After locating the line that contains "sequential: 2.95 / 3.47 / 0.523 / 3.44" in the data below, set down exactly that line and each one after it through the line that contains "max: u_core.s3_r[13] /", and nothing more.

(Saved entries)
■ ■ ■

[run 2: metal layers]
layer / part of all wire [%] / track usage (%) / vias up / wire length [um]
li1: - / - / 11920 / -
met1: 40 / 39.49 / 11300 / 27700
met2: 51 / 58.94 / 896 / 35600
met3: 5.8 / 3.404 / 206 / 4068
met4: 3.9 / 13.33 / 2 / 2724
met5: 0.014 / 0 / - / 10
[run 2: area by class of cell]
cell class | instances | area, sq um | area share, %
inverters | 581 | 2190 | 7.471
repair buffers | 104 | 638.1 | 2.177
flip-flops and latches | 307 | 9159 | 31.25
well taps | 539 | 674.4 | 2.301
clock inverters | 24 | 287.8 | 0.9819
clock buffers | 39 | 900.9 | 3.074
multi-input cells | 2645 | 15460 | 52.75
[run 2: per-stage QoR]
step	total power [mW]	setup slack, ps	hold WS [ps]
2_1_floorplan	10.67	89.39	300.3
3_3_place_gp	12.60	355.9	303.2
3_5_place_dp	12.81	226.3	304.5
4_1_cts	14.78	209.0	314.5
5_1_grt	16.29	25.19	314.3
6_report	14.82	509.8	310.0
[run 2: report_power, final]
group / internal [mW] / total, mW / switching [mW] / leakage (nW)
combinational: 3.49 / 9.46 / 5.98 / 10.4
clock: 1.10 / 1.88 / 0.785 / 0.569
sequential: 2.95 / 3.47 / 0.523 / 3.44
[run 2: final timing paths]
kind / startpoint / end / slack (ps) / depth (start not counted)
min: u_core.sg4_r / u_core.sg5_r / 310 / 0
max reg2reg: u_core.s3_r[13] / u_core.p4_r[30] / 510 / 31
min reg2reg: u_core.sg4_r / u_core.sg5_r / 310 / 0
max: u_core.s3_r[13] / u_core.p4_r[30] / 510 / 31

■ ■ ■

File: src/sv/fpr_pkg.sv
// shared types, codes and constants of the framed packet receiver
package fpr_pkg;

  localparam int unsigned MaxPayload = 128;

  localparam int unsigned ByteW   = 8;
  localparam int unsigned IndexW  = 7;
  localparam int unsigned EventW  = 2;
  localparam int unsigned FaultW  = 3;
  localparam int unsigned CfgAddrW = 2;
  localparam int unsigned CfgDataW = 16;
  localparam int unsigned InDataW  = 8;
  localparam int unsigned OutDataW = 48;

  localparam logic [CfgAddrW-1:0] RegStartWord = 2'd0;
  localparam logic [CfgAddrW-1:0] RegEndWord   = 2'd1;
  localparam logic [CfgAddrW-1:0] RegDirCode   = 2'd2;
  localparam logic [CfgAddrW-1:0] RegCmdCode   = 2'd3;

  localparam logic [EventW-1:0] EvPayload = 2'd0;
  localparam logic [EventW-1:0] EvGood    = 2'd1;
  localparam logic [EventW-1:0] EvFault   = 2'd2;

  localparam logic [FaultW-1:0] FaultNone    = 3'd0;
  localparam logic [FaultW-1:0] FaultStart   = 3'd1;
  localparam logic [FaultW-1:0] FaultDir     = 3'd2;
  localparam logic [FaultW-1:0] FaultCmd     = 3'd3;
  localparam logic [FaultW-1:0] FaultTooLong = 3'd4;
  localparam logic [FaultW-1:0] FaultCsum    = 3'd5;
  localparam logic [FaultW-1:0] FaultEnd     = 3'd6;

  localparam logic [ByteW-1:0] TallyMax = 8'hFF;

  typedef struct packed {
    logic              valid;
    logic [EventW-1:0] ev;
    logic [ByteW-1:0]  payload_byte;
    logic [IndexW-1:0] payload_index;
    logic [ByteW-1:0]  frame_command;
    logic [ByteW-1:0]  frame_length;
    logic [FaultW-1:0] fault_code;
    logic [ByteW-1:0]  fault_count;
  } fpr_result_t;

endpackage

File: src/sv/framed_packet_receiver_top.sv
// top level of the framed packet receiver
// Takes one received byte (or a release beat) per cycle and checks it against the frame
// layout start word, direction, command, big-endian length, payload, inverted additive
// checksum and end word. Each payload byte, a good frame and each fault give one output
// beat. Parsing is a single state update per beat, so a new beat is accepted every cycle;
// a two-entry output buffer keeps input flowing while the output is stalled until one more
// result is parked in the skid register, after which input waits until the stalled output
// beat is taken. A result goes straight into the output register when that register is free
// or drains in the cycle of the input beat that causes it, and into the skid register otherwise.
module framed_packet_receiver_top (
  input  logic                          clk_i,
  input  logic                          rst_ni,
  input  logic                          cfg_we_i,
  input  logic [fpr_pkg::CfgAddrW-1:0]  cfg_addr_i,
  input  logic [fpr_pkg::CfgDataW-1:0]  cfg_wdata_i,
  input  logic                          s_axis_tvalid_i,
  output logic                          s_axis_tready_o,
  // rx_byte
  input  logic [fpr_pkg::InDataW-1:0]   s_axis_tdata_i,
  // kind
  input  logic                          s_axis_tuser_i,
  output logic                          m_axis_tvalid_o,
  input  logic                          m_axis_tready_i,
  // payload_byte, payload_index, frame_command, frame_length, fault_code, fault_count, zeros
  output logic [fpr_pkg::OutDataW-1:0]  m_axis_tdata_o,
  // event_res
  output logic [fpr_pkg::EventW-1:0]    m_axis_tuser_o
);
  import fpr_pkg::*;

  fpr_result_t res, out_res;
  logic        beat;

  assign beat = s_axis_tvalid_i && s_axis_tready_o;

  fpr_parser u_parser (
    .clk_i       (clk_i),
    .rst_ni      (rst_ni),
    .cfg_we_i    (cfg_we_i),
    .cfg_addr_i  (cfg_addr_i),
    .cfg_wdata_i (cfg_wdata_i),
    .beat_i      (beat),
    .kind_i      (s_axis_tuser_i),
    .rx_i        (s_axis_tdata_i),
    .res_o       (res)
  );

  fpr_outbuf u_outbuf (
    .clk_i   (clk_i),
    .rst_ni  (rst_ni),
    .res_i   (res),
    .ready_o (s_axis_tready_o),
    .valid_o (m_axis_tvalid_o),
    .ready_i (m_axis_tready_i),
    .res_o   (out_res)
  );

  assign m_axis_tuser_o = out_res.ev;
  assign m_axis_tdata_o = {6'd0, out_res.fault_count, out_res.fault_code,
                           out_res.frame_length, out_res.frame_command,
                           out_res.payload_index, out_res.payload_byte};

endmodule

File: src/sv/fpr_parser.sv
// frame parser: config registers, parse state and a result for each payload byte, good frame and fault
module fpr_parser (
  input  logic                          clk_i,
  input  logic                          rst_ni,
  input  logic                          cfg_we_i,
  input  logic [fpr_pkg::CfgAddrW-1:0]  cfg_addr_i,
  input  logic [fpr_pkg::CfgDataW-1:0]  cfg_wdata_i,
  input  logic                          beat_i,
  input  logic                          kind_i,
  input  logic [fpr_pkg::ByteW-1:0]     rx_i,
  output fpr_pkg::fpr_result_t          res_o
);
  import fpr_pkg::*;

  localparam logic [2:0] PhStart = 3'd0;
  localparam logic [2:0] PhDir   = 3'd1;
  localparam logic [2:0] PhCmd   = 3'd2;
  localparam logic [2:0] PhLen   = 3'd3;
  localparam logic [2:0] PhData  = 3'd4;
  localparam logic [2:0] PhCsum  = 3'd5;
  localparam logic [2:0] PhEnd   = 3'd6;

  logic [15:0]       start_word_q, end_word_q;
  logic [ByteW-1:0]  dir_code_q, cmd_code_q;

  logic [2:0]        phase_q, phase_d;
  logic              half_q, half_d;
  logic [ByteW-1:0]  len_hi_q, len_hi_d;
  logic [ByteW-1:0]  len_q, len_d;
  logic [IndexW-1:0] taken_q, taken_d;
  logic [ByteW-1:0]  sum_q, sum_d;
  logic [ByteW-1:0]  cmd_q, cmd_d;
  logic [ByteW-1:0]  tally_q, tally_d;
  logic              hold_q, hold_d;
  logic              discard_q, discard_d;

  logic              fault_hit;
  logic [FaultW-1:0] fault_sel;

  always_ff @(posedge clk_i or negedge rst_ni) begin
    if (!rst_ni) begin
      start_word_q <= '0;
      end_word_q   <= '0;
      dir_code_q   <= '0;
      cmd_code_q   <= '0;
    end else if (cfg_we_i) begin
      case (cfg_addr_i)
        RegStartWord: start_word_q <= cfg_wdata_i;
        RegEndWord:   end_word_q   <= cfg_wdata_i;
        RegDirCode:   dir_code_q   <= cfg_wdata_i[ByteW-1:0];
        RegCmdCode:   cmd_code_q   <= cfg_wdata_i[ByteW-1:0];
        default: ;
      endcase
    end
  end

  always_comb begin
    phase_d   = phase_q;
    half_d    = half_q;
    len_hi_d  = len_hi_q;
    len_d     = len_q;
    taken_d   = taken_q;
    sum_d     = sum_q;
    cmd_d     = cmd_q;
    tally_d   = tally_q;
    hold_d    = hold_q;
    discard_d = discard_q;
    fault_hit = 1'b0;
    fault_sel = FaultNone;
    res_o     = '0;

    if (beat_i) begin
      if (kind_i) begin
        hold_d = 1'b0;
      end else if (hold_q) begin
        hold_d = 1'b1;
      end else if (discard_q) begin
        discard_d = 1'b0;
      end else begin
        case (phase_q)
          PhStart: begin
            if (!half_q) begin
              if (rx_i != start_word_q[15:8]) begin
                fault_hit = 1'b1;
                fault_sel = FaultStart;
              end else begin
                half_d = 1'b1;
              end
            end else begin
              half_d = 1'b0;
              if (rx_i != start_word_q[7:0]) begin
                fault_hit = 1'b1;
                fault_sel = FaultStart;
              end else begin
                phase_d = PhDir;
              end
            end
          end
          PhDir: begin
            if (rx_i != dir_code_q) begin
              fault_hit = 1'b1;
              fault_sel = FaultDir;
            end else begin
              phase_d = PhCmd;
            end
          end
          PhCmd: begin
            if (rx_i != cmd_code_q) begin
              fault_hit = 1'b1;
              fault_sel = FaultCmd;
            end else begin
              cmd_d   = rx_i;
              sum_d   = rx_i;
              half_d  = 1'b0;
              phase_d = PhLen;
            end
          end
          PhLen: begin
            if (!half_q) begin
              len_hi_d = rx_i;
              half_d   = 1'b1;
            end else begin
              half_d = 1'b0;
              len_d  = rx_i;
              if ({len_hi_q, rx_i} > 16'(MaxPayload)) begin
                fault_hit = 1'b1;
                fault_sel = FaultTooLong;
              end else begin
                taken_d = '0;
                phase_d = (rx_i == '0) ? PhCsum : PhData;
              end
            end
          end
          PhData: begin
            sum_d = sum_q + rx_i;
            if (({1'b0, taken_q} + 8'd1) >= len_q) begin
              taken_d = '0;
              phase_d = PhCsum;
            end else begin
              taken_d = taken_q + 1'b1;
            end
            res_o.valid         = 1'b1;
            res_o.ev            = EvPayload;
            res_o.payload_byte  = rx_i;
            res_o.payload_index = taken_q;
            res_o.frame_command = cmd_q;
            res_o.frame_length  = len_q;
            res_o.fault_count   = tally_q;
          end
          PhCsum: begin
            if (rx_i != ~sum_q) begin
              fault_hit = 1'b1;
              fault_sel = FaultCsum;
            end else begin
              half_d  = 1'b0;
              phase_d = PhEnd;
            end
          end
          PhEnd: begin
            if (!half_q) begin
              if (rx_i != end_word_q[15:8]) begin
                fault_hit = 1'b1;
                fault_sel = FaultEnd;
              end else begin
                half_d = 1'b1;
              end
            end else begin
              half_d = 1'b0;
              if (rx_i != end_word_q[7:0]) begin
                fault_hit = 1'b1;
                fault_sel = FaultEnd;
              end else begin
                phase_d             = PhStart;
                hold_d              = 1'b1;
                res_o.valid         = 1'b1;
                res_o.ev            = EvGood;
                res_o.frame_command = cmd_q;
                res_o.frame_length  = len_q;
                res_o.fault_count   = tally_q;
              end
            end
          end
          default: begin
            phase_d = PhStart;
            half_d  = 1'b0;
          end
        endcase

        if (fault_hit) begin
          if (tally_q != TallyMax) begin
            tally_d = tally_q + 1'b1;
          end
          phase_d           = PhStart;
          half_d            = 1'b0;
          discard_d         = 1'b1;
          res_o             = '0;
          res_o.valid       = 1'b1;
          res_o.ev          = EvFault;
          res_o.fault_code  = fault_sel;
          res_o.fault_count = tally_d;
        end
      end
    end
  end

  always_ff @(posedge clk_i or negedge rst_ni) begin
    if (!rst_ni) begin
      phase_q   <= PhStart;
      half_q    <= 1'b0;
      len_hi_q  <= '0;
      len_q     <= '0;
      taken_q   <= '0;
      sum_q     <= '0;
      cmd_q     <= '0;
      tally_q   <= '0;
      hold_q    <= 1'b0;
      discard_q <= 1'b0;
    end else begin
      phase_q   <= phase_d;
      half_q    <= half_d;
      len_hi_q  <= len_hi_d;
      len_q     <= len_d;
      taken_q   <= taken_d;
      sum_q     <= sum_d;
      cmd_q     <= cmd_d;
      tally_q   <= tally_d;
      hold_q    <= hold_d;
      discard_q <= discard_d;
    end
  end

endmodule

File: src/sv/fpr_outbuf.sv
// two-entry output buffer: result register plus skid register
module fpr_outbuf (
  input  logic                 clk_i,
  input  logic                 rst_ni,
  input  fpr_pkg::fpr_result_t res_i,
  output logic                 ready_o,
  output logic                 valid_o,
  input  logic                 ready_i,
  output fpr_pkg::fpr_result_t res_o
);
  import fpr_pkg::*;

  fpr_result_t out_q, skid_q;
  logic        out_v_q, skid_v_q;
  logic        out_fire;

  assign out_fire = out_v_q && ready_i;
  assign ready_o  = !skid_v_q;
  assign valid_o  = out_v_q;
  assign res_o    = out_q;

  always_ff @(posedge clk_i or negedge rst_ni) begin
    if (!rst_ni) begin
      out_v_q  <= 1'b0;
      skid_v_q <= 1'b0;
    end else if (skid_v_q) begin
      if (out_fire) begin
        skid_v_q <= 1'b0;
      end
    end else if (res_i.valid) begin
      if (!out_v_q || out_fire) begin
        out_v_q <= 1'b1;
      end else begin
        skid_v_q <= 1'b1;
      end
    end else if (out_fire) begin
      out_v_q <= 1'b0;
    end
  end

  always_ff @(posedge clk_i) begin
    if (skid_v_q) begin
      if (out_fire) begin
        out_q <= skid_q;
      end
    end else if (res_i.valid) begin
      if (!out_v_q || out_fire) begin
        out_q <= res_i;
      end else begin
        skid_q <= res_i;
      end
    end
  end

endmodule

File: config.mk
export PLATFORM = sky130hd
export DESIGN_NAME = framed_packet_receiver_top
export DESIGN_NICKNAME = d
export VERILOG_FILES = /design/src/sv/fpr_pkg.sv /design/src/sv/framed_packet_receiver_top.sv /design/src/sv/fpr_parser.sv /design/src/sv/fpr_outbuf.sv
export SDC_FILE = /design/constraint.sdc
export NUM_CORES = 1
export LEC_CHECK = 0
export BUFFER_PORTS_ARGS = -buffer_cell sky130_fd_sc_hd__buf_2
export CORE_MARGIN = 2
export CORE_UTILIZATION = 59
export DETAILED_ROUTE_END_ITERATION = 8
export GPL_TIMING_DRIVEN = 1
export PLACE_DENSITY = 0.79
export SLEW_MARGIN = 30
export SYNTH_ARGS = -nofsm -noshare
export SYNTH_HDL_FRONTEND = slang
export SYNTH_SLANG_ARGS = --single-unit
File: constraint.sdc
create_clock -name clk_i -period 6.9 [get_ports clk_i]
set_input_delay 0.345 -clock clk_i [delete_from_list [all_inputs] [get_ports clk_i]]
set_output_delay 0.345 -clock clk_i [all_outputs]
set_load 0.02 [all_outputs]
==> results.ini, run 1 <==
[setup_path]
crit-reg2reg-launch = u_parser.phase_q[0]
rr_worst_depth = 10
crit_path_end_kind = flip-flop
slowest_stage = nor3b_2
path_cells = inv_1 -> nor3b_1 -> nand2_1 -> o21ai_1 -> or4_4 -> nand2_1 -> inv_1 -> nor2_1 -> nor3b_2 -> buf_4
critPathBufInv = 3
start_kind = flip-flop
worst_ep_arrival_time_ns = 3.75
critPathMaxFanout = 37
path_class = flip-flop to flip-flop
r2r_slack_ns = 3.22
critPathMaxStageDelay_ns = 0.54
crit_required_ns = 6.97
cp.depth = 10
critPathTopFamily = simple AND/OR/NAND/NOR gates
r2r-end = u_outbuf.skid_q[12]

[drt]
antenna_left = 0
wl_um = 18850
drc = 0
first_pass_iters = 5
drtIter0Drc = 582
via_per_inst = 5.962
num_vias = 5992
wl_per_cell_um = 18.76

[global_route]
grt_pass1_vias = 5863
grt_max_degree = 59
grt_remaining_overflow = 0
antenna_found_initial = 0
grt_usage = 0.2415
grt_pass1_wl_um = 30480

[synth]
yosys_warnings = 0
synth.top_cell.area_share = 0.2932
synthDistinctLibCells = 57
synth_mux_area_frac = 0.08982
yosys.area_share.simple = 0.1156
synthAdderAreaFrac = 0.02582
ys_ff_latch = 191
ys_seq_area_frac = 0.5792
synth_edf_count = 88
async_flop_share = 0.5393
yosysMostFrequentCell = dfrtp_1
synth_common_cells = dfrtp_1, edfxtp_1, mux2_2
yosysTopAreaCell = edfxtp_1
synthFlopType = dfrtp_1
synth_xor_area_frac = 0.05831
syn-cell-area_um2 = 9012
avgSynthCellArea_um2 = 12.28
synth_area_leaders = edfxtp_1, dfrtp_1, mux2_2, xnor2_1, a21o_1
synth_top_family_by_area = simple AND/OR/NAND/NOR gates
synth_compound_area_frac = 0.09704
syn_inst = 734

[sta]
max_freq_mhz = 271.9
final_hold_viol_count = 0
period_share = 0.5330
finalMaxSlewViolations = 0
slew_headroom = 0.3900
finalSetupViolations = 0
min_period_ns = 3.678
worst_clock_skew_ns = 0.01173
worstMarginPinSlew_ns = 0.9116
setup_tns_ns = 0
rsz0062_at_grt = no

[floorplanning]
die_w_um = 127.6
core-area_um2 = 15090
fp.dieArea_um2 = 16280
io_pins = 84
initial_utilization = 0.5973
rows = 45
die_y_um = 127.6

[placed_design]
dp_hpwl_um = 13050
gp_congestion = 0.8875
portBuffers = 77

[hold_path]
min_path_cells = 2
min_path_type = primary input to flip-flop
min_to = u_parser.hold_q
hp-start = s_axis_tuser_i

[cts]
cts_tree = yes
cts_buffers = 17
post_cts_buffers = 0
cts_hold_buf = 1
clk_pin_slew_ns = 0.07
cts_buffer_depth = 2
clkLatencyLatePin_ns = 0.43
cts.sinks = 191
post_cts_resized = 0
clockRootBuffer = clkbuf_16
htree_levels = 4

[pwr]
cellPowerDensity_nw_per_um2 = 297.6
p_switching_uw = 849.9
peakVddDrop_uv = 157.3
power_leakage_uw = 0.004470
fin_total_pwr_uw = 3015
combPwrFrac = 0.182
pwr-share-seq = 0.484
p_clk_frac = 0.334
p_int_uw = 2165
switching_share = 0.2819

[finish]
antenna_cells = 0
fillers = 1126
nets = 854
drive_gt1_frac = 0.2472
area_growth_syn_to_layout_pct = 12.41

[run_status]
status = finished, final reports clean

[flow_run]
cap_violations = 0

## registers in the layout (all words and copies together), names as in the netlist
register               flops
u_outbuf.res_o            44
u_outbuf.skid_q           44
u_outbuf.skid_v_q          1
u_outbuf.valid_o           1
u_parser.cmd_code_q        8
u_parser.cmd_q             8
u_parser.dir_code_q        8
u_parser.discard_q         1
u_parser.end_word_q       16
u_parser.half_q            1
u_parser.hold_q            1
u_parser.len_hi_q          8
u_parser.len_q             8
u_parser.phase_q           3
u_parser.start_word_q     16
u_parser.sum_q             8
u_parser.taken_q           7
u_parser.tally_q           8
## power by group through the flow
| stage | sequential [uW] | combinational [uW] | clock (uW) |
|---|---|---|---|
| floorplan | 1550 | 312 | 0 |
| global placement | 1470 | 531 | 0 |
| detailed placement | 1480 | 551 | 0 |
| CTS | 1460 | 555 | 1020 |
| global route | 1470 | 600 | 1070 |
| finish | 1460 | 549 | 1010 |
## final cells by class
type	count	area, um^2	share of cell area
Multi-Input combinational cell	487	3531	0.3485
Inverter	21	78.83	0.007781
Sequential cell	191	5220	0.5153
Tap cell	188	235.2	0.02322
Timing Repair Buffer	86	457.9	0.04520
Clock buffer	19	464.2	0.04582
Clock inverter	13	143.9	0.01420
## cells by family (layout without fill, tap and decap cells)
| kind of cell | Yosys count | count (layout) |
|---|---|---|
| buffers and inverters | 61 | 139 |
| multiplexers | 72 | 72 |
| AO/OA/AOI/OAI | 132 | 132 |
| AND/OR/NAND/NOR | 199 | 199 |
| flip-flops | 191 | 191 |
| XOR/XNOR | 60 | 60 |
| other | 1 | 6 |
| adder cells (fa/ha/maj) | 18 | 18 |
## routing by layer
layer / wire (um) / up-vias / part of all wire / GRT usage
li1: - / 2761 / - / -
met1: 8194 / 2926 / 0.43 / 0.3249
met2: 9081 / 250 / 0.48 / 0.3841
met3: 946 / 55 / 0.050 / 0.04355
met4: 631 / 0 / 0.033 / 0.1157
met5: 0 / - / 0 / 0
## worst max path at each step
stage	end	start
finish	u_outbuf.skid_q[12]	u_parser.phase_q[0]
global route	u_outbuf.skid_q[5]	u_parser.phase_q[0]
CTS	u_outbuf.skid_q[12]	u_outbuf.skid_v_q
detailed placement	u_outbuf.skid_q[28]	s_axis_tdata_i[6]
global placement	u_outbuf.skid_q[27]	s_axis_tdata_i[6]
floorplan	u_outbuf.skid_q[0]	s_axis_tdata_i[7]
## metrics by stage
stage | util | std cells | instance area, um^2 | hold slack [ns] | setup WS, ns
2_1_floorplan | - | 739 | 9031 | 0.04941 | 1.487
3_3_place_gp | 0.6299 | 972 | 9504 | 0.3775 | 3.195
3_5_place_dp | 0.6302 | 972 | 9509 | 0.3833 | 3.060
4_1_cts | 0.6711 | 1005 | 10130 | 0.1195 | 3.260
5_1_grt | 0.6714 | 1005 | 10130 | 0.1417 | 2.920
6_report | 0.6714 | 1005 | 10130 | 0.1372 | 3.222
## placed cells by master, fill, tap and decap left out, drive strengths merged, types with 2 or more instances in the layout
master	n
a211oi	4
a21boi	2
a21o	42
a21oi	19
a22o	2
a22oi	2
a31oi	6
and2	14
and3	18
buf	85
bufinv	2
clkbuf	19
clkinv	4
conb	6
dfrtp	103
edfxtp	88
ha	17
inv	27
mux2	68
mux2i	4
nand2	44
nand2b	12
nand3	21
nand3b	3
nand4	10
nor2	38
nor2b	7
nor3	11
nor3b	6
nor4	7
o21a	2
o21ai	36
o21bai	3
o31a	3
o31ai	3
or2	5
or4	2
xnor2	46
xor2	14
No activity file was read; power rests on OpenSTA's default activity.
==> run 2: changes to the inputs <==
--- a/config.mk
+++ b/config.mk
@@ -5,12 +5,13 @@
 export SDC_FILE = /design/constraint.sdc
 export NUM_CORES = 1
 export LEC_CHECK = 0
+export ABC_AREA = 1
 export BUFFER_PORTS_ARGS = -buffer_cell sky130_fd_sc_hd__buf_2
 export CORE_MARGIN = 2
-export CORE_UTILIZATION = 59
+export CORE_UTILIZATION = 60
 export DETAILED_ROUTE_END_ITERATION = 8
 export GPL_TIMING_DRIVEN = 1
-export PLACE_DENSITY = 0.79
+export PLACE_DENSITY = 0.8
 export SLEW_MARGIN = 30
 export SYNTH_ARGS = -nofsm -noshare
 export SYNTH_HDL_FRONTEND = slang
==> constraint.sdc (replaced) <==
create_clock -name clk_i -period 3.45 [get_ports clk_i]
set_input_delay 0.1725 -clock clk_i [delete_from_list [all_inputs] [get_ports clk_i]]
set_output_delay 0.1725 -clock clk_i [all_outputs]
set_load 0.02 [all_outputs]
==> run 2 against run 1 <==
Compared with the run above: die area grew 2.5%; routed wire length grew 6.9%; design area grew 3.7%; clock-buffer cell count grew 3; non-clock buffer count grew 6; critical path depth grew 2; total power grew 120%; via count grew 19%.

■ ■ ■

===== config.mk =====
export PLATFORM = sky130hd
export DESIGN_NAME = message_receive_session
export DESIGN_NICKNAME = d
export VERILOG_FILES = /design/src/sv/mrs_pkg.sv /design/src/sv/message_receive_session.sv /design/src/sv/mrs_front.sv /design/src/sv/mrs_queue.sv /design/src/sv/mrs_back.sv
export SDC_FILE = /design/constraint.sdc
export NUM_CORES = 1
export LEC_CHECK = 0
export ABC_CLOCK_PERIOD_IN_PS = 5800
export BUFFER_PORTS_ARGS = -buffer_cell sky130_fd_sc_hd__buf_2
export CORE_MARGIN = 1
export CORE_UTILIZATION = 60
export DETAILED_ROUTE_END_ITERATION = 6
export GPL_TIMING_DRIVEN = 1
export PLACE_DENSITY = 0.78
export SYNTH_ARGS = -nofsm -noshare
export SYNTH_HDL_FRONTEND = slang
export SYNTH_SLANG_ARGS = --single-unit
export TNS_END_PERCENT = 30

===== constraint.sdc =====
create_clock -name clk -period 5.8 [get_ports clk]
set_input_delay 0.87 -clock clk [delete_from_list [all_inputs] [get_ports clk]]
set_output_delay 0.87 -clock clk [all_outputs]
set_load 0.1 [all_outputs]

■ ■ ■

Response box ::
sequential: 2.95 / 3.47 / 0.523 / 3.44
[run 2: final timing paths]
kind / startpoint / end / slack (ps) / depth (start not counted)
min: u_core.sg4_r / u_core.sg5_r / 310 / 0
max reg2reg: u_core.s3_r[13] / u_core.p4_r[30] / 510 / 31
min reg2reg: u_core.sg4_r / u_core.sg5_r / 310 / 0
max: u_core.s3_r[13] / u_core.p4_r[30] / 510 / 31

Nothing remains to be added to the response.